Researchers at MIT Media Lab have found a genuinely jaw-dropping use for the LiDAR sensor sitting inside your iPhone and iPad Pro. It can detect and track objects that are completely outside the camera’s field of view. Yes, that means seeing around corners.
This kind of imaging, called non-line-of-sight (NLOS) imaging, is not a new concept. But past demonstrations relied on powerful, expensive lab-grade lasers with little application in the real world.
What makes this research exciting is that the MIT team pulled it off using the same low-power LiDAR sensor already embedded in our smartphones.
How does it work?
The team is using the LiDAR sensor to allow us to look beyond corners at objects that are not directly in our line of sight. The secret sauce is motion. As your device moves, the system simultaneously tracks the object’s shape, the object’s position, and the camera’s position over time.
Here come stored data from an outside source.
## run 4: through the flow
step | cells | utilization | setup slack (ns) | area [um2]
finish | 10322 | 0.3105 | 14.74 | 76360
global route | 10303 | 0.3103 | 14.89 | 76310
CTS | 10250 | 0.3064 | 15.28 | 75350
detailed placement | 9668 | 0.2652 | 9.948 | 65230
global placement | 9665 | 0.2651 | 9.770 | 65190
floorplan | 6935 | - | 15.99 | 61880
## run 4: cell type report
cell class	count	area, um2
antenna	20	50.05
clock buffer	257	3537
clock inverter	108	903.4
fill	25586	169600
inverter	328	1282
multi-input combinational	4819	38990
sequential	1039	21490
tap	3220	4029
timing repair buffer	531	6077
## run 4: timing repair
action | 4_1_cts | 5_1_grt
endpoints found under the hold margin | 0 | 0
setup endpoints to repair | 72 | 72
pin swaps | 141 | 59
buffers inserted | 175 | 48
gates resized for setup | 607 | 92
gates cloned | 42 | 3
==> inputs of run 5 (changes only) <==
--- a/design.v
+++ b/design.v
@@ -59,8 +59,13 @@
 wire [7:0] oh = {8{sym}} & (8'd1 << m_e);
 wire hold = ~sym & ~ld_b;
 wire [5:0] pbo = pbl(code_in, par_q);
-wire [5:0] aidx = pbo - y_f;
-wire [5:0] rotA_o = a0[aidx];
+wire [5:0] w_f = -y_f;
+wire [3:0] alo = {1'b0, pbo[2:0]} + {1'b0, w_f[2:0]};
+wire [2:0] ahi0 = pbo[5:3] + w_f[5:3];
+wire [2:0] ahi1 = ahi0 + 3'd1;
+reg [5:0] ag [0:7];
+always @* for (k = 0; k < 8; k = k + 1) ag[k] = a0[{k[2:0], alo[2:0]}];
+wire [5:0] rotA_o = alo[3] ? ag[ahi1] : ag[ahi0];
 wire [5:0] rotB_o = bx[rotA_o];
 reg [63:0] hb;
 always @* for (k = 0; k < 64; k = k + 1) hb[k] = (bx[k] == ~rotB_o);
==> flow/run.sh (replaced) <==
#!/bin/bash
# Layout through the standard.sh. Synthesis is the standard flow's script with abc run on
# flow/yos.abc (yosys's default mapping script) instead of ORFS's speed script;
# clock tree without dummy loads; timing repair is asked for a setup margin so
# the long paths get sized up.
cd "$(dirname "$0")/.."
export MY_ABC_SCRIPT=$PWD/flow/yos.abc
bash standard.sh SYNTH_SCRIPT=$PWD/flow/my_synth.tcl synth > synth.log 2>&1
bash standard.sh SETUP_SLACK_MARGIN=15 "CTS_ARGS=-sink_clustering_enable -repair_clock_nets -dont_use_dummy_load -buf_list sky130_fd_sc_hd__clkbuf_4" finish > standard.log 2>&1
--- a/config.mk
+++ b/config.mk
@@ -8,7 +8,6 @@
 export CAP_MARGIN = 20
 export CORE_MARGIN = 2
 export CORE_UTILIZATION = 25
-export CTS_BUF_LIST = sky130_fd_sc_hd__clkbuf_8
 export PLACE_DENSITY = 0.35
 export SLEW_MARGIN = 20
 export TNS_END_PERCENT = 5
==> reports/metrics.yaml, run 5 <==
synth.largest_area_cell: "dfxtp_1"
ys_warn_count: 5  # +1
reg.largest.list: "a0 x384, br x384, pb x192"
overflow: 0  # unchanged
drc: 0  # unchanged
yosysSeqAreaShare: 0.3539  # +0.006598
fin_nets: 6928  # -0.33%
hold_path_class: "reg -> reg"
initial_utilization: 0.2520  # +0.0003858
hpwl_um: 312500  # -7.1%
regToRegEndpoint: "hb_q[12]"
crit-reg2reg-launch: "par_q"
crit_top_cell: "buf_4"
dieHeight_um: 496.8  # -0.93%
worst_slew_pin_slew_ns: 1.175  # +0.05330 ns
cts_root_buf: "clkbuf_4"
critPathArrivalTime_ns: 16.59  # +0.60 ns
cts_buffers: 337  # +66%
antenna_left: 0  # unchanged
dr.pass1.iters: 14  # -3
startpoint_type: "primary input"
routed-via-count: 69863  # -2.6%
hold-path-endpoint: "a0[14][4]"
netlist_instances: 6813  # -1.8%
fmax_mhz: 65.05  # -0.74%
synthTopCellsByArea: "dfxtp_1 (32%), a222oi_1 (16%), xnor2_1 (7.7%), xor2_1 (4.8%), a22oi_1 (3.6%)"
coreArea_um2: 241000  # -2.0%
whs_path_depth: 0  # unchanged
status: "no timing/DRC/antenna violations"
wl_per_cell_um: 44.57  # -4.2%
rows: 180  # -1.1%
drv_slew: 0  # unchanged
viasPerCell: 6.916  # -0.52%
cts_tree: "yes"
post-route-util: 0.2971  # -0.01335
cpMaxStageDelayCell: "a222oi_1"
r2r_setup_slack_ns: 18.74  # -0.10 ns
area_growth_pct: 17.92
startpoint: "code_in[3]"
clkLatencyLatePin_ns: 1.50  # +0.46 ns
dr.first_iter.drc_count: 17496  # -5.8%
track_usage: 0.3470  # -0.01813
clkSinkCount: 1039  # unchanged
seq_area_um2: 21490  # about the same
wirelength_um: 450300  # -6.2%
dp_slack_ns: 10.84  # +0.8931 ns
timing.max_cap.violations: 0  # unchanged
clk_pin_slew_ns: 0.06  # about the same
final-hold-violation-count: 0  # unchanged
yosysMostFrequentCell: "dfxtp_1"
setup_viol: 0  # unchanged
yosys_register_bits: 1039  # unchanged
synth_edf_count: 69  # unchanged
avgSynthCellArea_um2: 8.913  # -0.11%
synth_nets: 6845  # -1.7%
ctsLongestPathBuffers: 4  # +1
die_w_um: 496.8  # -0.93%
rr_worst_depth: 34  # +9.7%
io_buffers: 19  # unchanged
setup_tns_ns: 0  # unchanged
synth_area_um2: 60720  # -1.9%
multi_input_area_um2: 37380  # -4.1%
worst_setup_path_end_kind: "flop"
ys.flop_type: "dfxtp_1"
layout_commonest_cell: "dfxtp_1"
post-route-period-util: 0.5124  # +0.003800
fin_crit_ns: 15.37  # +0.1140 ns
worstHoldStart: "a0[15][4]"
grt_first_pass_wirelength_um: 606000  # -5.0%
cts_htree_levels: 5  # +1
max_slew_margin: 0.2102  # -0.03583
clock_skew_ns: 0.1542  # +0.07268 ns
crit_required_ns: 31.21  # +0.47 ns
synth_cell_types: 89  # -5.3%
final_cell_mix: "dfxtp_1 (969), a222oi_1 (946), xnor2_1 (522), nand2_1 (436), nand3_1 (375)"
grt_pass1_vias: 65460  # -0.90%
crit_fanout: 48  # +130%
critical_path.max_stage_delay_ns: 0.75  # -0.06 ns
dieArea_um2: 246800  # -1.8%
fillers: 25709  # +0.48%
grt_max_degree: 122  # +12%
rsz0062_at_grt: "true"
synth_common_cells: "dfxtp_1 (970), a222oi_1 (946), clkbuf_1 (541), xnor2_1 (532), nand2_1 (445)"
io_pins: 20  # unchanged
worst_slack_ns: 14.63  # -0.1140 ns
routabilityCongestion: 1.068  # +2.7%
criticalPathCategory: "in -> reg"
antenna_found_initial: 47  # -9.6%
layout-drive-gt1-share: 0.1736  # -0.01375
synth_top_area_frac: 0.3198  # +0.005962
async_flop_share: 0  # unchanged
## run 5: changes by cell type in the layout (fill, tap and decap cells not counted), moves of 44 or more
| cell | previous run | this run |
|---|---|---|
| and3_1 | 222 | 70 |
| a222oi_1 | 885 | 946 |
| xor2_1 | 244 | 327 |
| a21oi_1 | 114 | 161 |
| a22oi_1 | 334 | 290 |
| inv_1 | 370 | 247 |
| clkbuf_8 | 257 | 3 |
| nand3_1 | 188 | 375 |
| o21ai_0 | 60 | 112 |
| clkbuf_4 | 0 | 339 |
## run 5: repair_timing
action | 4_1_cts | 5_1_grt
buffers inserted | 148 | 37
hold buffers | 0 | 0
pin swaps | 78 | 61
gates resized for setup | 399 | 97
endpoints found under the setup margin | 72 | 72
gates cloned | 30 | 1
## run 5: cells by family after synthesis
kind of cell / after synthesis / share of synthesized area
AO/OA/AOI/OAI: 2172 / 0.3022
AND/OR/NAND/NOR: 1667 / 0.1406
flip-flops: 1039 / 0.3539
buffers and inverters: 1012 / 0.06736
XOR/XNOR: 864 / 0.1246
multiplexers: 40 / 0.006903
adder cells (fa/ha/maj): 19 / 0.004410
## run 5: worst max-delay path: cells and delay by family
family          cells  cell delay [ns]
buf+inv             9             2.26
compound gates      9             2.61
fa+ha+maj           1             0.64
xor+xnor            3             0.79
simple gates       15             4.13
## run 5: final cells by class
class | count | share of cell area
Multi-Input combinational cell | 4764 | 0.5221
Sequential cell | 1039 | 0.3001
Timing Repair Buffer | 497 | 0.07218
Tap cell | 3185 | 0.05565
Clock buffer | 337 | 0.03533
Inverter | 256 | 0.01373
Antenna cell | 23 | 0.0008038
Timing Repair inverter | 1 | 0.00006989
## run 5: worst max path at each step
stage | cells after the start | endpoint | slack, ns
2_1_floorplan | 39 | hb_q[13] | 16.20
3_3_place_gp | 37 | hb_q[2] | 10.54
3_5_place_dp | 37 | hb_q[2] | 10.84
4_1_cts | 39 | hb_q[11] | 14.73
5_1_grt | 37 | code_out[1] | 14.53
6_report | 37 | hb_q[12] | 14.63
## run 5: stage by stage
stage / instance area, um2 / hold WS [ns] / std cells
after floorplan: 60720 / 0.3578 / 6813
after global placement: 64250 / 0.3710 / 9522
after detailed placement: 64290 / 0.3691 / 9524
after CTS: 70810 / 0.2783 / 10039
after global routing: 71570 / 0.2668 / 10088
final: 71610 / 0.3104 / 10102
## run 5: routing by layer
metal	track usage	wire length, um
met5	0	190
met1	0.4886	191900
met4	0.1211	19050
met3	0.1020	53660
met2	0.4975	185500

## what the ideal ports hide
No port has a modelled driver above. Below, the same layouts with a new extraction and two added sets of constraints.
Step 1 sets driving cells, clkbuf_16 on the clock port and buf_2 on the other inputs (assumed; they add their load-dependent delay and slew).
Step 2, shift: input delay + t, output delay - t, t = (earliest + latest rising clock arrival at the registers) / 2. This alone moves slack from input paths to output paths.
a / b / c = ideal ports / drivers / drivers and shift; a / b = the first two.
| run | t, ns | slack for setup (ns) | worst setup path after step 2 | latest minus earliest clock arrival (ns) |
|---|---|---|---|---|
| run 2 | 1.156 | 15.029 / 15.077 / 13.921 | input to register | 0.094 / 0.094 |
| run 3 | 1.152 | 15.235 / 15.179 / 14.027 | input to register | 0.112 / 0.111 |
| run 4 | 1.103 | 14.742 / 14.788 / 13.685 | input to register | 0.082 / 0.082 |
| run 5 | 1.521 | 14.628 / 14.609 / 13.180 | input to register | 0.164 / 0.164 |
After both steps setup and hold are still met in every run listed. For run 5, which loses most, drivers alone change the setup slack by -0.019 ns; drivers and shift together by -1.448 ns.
Background: an optimization exercise with open tools, aiming at small area and a short achievable clock period. Do not read the settings as production practice. The RTL was checked by simulation tests, not by an equivalence proof against the original design. Power figures rest on the tool's default switching activity, not on a simulated workload.

## gng_interp
module gng_interp (
    input clk,
    input rstn,
    input valid_in,
    input [63:0] data_in,
    output reg valid_out,
    output reg [15:0] data_out
);
For scale: about 84 I/O pins, about 33000 sq um of cells after synthesis.
make LEC_CHECK=0 ABC_AREA=1 CAP_MARGIN=20 CORE_MARGIN=2 CORE_UTILIZATION=45 CTS_CLUSTER_DIAMETER=100 CTS_CLUSTER_SIZE=30 SETUP_SLACK_MARGIN=5 SLEW_MARGIN=20 SYNTH_MEMORY_MAX_BITS=16384 finish   # period 8.0 ns
run.sh (not shown) runs the stock make flow with config.mk's settings and CLKGATE_MAP_FILE= SYNTH_SCRIPT=/design/flow/synth_recipe.tcl, a recipe that flattens the netlist after the stock synthesis.
Next try:
CORE_UTILIZATION = 50   (was 45)
CTS_CLUSTER_DIAMETER = unset   (was 100)
CTS_CLUSTER_SIZE = unset   (was 30)
The changed run completed with no timing, DRC or antenna violations.
Utilization climbs by 7.2 points.
Via count rose by 4.3%.
Count of clock-buffer cells in the layout grows by 34.
Sequential cell count stays the same.
Total power went up by 12%.
Worst setup slack improved by 0.067 ns.
This design comes from an exercise in tuning for small area on the open sky130 flow, not from production work.
Where RTL was checked, it was by simulation tests only, not by an equivalence proof against the original.
Power figures rest on the tool's default switching activity, not on a simulated workload.

## VM
module VM ( i_product,
            i_money,
            i_buy,
            i_clk,
            i_rst_n,
            o_product,
            o_change,
            o_busy,
            o_no_change,
            o_strobe,
            o_need_more_money,
            o_future_change,
            o_empty);
For scale: ~920 cells after synthesis, roughly 170 flip-flops, roughly 9000 um2 of cells after synthesis.
==> module VM, before the edit <==
module VM ( i_product,
            i_money,
            i_buy,
            i_clk,
            i_rst_n,
            o_product,
            o_change,
            o_busy,
            o_no_change,
            o_strobe,
            o_need_more_money,
            o_future_change,
            o_empty);
input          i_clk, i_rst_n;
input   [3:0]  i_product;
input   [15:0] i_money;
input          i_buy;
output     [3:0]  o_product;
output reg [20:0] o_change;
output     [20:0] o_future_change;
output            o_busy;
output            o_no_change;
output            o_strobe;
output            o_need_more_money;
output            o_empty;
localparam PRICE = 100;
localparam S_START  = 3'b000;
localparam S_NOCH   = 3'b001;
localparam S_EMPTY  = 3'b010;
localparam S_CHOOSE = 3'b100;
localparam S_WAIT   = 3'b101;
localparam S_CALC   = 3'b110;
localparam S_PAY    = 3'b111;
reg [2:0] state, next_state;
reg [3:0] sold [1:10];
reg [4:0] cnt [0:14];
reg [20:0] money;
reg [20:0] future_change;
reg [3:0]  code_product;
reg [3:0]  chg;                
function [15:0] denom;
  input integer k;
  case (k)
    0:  denom = 16'd50000;
    1:  denom = 16'd20000;
    2:  denom = 16'd10000;
    3:  denom = 16'd5000;
    4:  denom = 16'd2000;
    5:  denom = 16'd1000;
    6:  denom = 16'd500;
    7:  denom = 16'd200;
    8:  denom = 16'd100;
    9:  denom = 16'd50;
    10: denom = 16'd25;
    11: denom = 16'd10;
    12: denom = 16'd5;
    13: denom = 16'd2;
    default: denom = 16'd1;
  endcase
endfunction
function ge_c;
  input [20:0] x;
  input [20:0] k;
  integer j;
  reg r;
  begin
    r = 1'b1;
    for (j = 0; j < 21; j = j + 1)
      r = k[j] ? (x[j] & r) : (x[j] | r);
    ge_c = r;
  end
endfunction
wire st_choose = (state == S_CHOOSE);
wire st_wait   = (state == S_WAIT);
wire st_calc   = (state == S_CALC);
wire st_pay    = (state == S_PAY);
integer i;
reg [10:1] soldout;
reg        empty;
always @* begin
  empty = 1'b1;
  for (i = 1; i <= 10; i = i + 1) begin
    soldout[i] = sold[i][3] & sold[i][1];    
    empty = empty & soldout[i];
  end
end
reg [10:1] sel_prod;
reg        prod_ok;
always @* begin
  prod_ok = 1'b0;
  for (i = 1; i <= 10; i = i + 1) begin
    sel_prod[i] = (i_product == i);
    prod_ok = prod_ok | (sel_prod[i] & ~soldout[i]);
  end
end
reg [14:0] avail, grant, nz, hit, upd;
reg [15:0] dsel;
reg [3:0]  gidx;
reg        seen;
always @* begin
  seen = 1'b0;
  dsel = st_calc ? PRICE[15:0] : 16'd0;
  gidx = 4'd0;
  for (i = 0; i < 15; i = i + 1) begin
    nz[i]    = (cnt[i] != 5'd22);
    hit[i]   = (i_money == denom(i));
    avail[i] = st_pay & ge_c(money, {5'd0, denom(i)}) & nz[i];
    grant[i] = avail[i] & ~seen;
    seen = seen | avail[i];
    if (grant[i]) begin
      dsel = dsel | denom(i);
      gidx = gidx | (i + 1);
    end
    upd[i] = (st_wait & hit[i]) | grant[i];
  end
end
wire        sub = ~st_wait;
wire [20:0] op  = st_wait ? {5'd0, i_money} : ~{5'd0, dsel};
wire [20:0] next_money;
wire [11:0] cl;
wire [5:0]  c0, c1;
wire [15:11] s0, s1;
assign cl[0] = sub;
assign c0[0] = 1'b0;
assign c1[0] = 1'b1;
genvar g;
generate
  for (g = 0; g < 11; g = g + 1) begin : g_lo
    assign next_money[g] = money[g] ^ op[g] ^ cl[g];
    assign cl[g+1] = (money[g] & op[g]) | (cl[g] & (money[g] ^ op[g]));
  end
  for (g = 11; g < 16; g = g + 1) begin : g_mid
    assign s0[g] = money[g] ^ op[g] ^ c0[g-11];
    assign c0[g-10] = (money[g] & op[g]) | (c0[g-11] & (money[g] ^ op[g]));
    assign s1[g] = money[g] ^ op[g] ^ c1[g-11];
    assign c1[g-10] = (money[g] & op[g]) | (c1[g-11] & (money[g] ^ op[g]));
  end
endgenerate
assign next_money[15:11] = cl[11] ? s1 : s0;
wire c16 = cl[11] ? c1[5] : c0[5];
wire [4:0] hi = money[20:16];
wire [4:0] hx = hi ^ {5{sub}};
wire [4:0] hpm = hi ^ {&hx[3:0], &hx[2:0], &hx[1:0], hx[0], 1'b1};    
assign next_money[20:16] = (c16 ^ sub) ? hpm : hi;
wire enough    = ge_c(next_money, PRICE);
wire paid_off  = ~|next_money;
wire one_empty = ~nz[14];
assign o_busy            = state[2];
assign o_need_more_money = st_wait & ~enough;
assign o_strobe          = (st_pay & paid_off) | (state == S_NOCH);
assign o_no_change       = (state == S_NOCH);
assign o_empty           = (state == S_EMPTY);
assign o_product         = code_product;
assign o_future_change   = future_change;
always @* begin
  o_change = 21'd0;
  for (i = 0; i < 15; i = i + 1)
    if (chg == i + 1) o_change = {5'd0, denom(i)};
end
always @* begin
  next_state = state;
  case (state)
    S_START:  if (empty) next_state = S_EMPTY;
              else if (i_buy) next_state = S_CHOOSE;
    S_CHOOSE: if (prod_ok) next_state = S_WAIT;
    S_WAIT:   if (enough) next_state = S_CALC;
    S_CALC:   next_state = S_PAY;
    S_PAY:    if (paid_off) next_state = S_START;
              else if (one_empty) next_state = S_NOCH;
    S_NOCH:   next_state = S_START;
    default:  ;
  endcase
end
always @(posedge i_clk or negedge i_rst_n) begin
  if (!i_rst_n) begin
    state         <= S_START;
    money         <= 21'd0;
    future_change <= 21'd0;
    code_product  <= 4'd0;
    chg           <= 4'd0;
  end else begin
    state <= next_state;
    money <= next_money;
    if (st_calc) future_change <= next_money;
    if (st_choose) code_product <= i_product;
    chg <= gidx;
  end
end
generate
  for (g = 1; g <= 10; g = g + 1) begin : g_prod
    wire tp = st_choose & sel_prod[g] & ~soldout[g];
    always @(posedge i_clk or negedge i_rst_n)
      if (!i_rst_n) sold[g] <= 4'd0;
      else sold[g] <= sold[g] ^ ({4{tp}} & {&sold[g][2:0], &sold[g][1:0], sold[g][0], 1'b1});
  end
  for (g = 0; g < 15; g = g + 1) begin : g_cnt
    wire [4:0] px = cnt[g] ^ {5{~st_wait}};
    always @(posedge i_clk or negedge i_rst_n)
      if (!i_rst_n) cnt[g] <= 5'd0;
      else cnt[g] <= cnt[g] ^ ({5{upd[g]}} & {&px[3:0], &px[2:0], &px[1:0], px[0], 1'b1});
  end
endgenerate
endmodule
Settings: LEC_CHECK=0, CAP_MARGIN=20, CORE_MARGIN=2, CORE_UTILIZATION=40, SLEW_MARGIN=20; clock period 12.0 ns.
standard.sh (not shown) runs the stock make flow with config.mk's settings and CLKGATE_MAP_FILE= SYNTH_SCRIPT=/design/flow/synth_recipe.tcl, a recipe that flattens the netlist after the stock synthesis.
==> flow/flow/run.sh <==
#!/bin/bash
# Own layout flow: the standard layout (standard.sh), with
#  - an area-oriented ABC script for the combinational logic (registers are mapped as in the
#    standard synthesis, before ABC runs, so they keep their names and cells),
#  - the smallest buffer on each input and output port,
#  - a clock tree without dummy loads.
# Each tool's full output is in orfs/logs/; make's output is in flow.log here.
set -euo pipefail
W=$PWD
F=$W/flow
cat > "$W/own_synth.tcl" <<EOT
proc abc {args} {
  set i [lsearch -exact \$args -script]
  if {\$i >= 0} { lset args [expr {\$i + 1}] $F/abc_area.script }
  yosys abc {*}\$args
}
source $W/synth_recipe.tcl
EOT
CTS="-sink_clustering_enable -repair_clock_nets -dont_use_dummy_load"
[[ -f $F/cts_args ]] && CTS=$(cat "$F/cts_args")
bash "$W/standard.sh" "SYNTH_SCRIPT=$W/own_synth.tcl" \
  "BUFFER_PORTS_ARGS=-buffer_cell sky130_fd_sc_hd__buf_1" \
  "CTS_ARGS=$CTS" finish > "$W/flow.log" 2>&1
==> flow/flow/abc_area.script <==
strash
&get -n
&st
&synch2
&if -K 6 -a
&mfs
&st
&synch2
&if -K 6 -a
&mfs
&st
&dch -f
&nf -R 1000
&put
topo
dnsize -c
The baseline finished with negative setup slack left.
The team calls this an aperture sampling model, and it essentially stitches together a series of noisy, imperfect readings into something meaningful. The outputs are not crisp photos of what is hiding around the corner. Instead, you get progressively richer inferences. The system can tell you something is there, how it is moving, and what shape it roughly has. Think of it like echolocation, but with light.

What can it actually do?
The team demonstrated four specific capabilities: tracking a single object, reconstructing its shape, tracking multiple objects at once, and something particularly interesting for robotics, which is camera self-localization using hidden landmarks.
That last one is a big deal. A robot or autonomous system that can orient itself using objects it cannot directly see has a massive advantage in the real world. It can also help improve the self-driving tech or delivery drones for things like accident avoidance.
Sadly, you cannot try this on your smartphone right now, “as that would require these companies to release their raw data, which they often don’t do,” said Siddharth Somasundaram, one of the researchers on this project. That said, the researchers have made their code publicly available, and the sensor hardware can be assembled for under $50.